En cualquier sociedad que aspire a ser más justa, más cohesionada y con mayores oportunidades para todos, la educación es un pilar fundamental. En Cataluña, los docentes han sido históricamente una pieza clave para garantizar no sólo la transmisión de conocimiento, sino también valores de convivencia, igualdad y progreso colectivo. Por ello, el conflicto ofrecido entre la Generalitat y el colectivo debe abordarse desde el diálogo, la responsabilidad y el reconocimiento mutuo.
Todo el mundo reconoce el papel de los maestros y profesores y el esfuerzo que han realizado en los últimos años, al igual que otros colectivos de servidores públicos, para hacer frente a nuevas realidades, a cambios curriculares ya un incremento de las exigencias sociales y educativas. Todo ello supone en el colectivo un desgaste profesional.
También es cierto que el país necesita estabilidad educativa. Las familias y alumnos no pueden quedar atrapados en dinámicas de confrontación política o sindical. El sistema educativo requiere de amplios acuerdos, planificación y capacidad de consenso. La educación no puede convertirse en un campo de batalla partidista.
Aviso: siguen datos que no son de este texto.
Context: an optimization exercise on an open-source flow, tuned for small area, a short achievable clock period and few clock cycles per item. The choices shown serve that exercise and are no tape-out recipe. RTL that was checked went through simulation tests only; none was proved equivalent to the original.

north:
==> flow/design.v (excerpt) <==
module cmplx_mult_stream #(
  parameter int W     = 16,
  parameter int FRAC  = 15,
  parameter int FRAME = 16,
  parameter int ROUND = 1
) (
  input  logic                    clk,
  input  logic                    rst_n,
  input  logic                    clear,
  output logic                    ovf,
  input  logic                    in_valid,
  output logic                    in_ready,
  input  logic signed [W-1:0]     a_re,
  input  logic signed [W-1:0]     a_im,
  input  logic signed [W-1:0]     b_re,
  input  logic signed [W-1:0]     b_im,
  input  logic                    conj_b,
  output logic                    out_valid,
  input  logic                    out_ready,
  output logic signed [W-1:0]     p_re,
  output logic signed [W-1:0]     p_im,
  output logic [$clog2(FRAME)-1:0] p_idx,
  output logic                    p_last
);
  logic adv;         
  logic accept;
  logic ov;          
  logic take;
  logic [2:0] vld;    
  assign take   = ov & out_ready;
  assign accept = in_valid & adv;
  logic pend;    
  logic [0:0] idx_cur;
  assign idx_cur = pend | clear;
  logic [15:0] ar, ai;
  logic [7:0] br_one, br_two, br_neg, bi_one, bi_two, bi_nre, bi_nim;
  logic [0:0] idx_r [0:2];
  logic [7:0] e_br_one, e_br_two, e_br_neg, e_bi_one, e_bi_two, e_bi_nim;
  assign e_br_one[0] = b_re[0] ^ 1'b0;
  assign e_br_two[0] = (b_re[1] & ~b_re[0] & ~1'b0) | (~b_re[1] & b_re[0] & 1'b0);
  assign e_br_neg[0] = b_re[1];
  assign e_br_one[1] = b_re[2] ^ b_re[1];
  assign e_br_two[1] = (b_re[3] & ~b_re[2] & ~b_re[1]) | (~b_re[3] & b_re[2] & b_re[1]);
  assign e_br_neg[1] = b_re[3];
  assign e_br_one[2] = b_re[4] ^ b_re[3];
  assign e_br_two[2] = (b_re[5] & ~b_re[4] & ~b_re[3]) | (~b_re[5] & b_re[4] & b_re[3]);
  assign e_br_neg[2] = b_re[5];
  assign e_br_one[3] = b_re[6] ^ b_re[5];
  assign e_br_two[3] = (b_re[7] & ~b_re[6] & ~b_re[5]) | (~b_re[7] & b_re[6] & b_re[5]);
  assign e_br_neg[3] = b_re[7];
  ...
Size: about 2700 cells after synthesis, roughly 110 I/O pins, roughly 0.032 mm2 of cells after synthesis.
==> flow/config.mk <==
export PLATFORM = sky130hd
export DESIGN_NAME = cmplx_mult_stream
export DESIGN_NICKNAME = cmplx_mult_stream
export VERILOG_FILES = /design/flow/design.v
export SDC_FILE = /design/flow/constraint.sdc
export NUM_CORES = 4
export LEC_CHECK = 0
export CAP_MARGIN = 20
export CORE_MARGIN = 2
export CORE_UTILIZATION = 40
export CTS_BUF_LIST = sky130_fd_sc_hd__clkbuf_4 sky130_fd_sc_hd__clkbuf_8
export SETUP_SLACK_MARGIN = 4.6
export SLEW_MARGIN = 20
export TNS_END_PERCENT = 0
==> flow/constraint.sdc <==
create_clock -name core_clock -period 8.5 [get_ports {clk}]
set_input_delay 1.7000 -clock core_clock [delete_from_list [all_inputs] [get_ports {clk}]]
set_output_delay 1.7000 -clock core_clock [all_outputs]
set_load 0.01 [all_outputs]
standard.sh (not shown) runs the stock make flow with config.mk's settings and CLKGATE_MAP_FILE= SYNTH_SCRIPT=/design/flow/synth_recipe.tcl, a recipe that flattens the netlist after the stock synthesis.
==> flow/flow/run.sh <==
#!/bin/bash
# Standard ORFS layout, with one extra step between synthesis and floorplan:
# flow/fapol.py re-chooses the polarity of each full adder (a full adder is
# self-dual) and of each xor/xnor gate to remove the inverters that synthesis
# leaves between them. Registers are not touched.
set -euo pipefail
W=$PWD
R=$W/orfs/results/sky130hd/cmplx_mult_stream/base
# 1. the standard synthesis, unchanged
bash standard.sh "$R/1_2_yosys.v" > synth.log 2>&1
# 2. inverter clean-up on the synthesized netlist
cp "$R/1_2_yosys.v" "$W/1_2_yosys_standard.v"
python3 flow/fapol.py "$W/1_2_yosys_standard.v" "$R/1_2_yosys.v" > fapol.log 2>&1
# 3. the rest of the standard flow; the port buffers are plain buf_1 cells
#    (repair_timing resizes them where timing needs it)
BUFFER_PORTS_ARGS="-buffer_cell sky130_fd_sc_hd__buf_1" bash standard.sh > layout.log 2>&1
Other scripts of this flow, unchanged in this note and not shown: flow/flow/fapol.py
Testbench counts of north, summed over its fixed seeds: cycles 16,024, items 16,000.
What south does differently from north at the input level:
- PLACE_DENSITY: unset -> 0.66
- CORE_UTILIZATION: 40 -> 55
- SETUP_SLACK_MARGIN: 4.6 -> 5
### Flow results
Relative to north, final routed wirelength across all metal layers has decreased by 7.5% in south. south against north: count of plain and timing-repair buffers picked up an extra 24, worst hold slack neither gained nor lost much, first-pass GRT wire length lost about 5.4%. Compared with north, south shows a higher starting utilization of the core area. Compared with north, south shows relative area change from synthesis to final layout lower by 1.0 points. Final cell area excluding filler cells in south vs north: down about 0.9%. Any difference in multi-input combinational cell area between north and south is small enough to ignore. Diff north..south | clock network contribution to total cell area | negligible. Higher total number of vias was reported by south, not north.
--- input diff south..east ---
- CORE_UTILIZATION now 50, was 55
- PLACE_DENSITY now 0.62, was 0.66
==> comparison <==
- east ran to completion and came out clean on the timing, DRC and antenna checks.
- Going from south to east, starting DRC count in detailed routing shrank by a few percent.
- From south to east the numbers moved as follows: data required time of the worst path rose 20 ps, area growth from synthesis to layout now sits lower.
- In the flow results for south and east, the met2 track utilization from global routing is larger on south.
- The lower wire length of the first global-routing pass of south and east is in east.
Edits applied to the flow inputs when going from east to west:
- TNS_END_PERCENT: 0 -> 10
- PLACE_DENSITY: 0.62 -> unset
- CORE_UTILIZATION: 50 -> 40
## What came out
Number of standard cells in the final layout excluding fillers for west: 6.9% up relative to east. For the total number of vias, west came in 2.2% higher than east did.
Input-level comparison between middle and west:
- putting PLACE_DENSITY at 0.62 where nothing was set
- swapping 40 for 50 in CORE_UTILIZATION
- swapping sky130_fd_sc_hd__clkbuf_4 sky130_fd_sc_hd__clkbuf_8 for sky130_fd_sc_hd__clkbuf_2 sky130_fd_sc_hd__clkbuf_4 in CTS_BUF_LIST
- swapping 10 for 0 in TNS_END_PERCENT
### Flow results
- For die area, dividing the value from middle by the value from west gives 0.803.
- From west to middle the numbers moved as follows: design area went down, depth of the most critical reg-to-reg path has decreased.
- west → middle: worst stage delay on the critical path increased by 30 ps relative to the old numbers; setup slack increased by 72 ps relative to the old numbers.
- Reported for west and middle, max-cap violation count turned out identical to the last digit.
En los últimos años se han impulsado medidas para mejorar las plantillas, reducir ratios, avanzar en la estabilización laboral y construir nuevos equipamientos. Hay que seguir trabajando, y es imprescindible hacer que el profesorado y las instituciones vuelvan a andar en la misma dirección, desde el respeto y el compromiso compartido con la educación pública.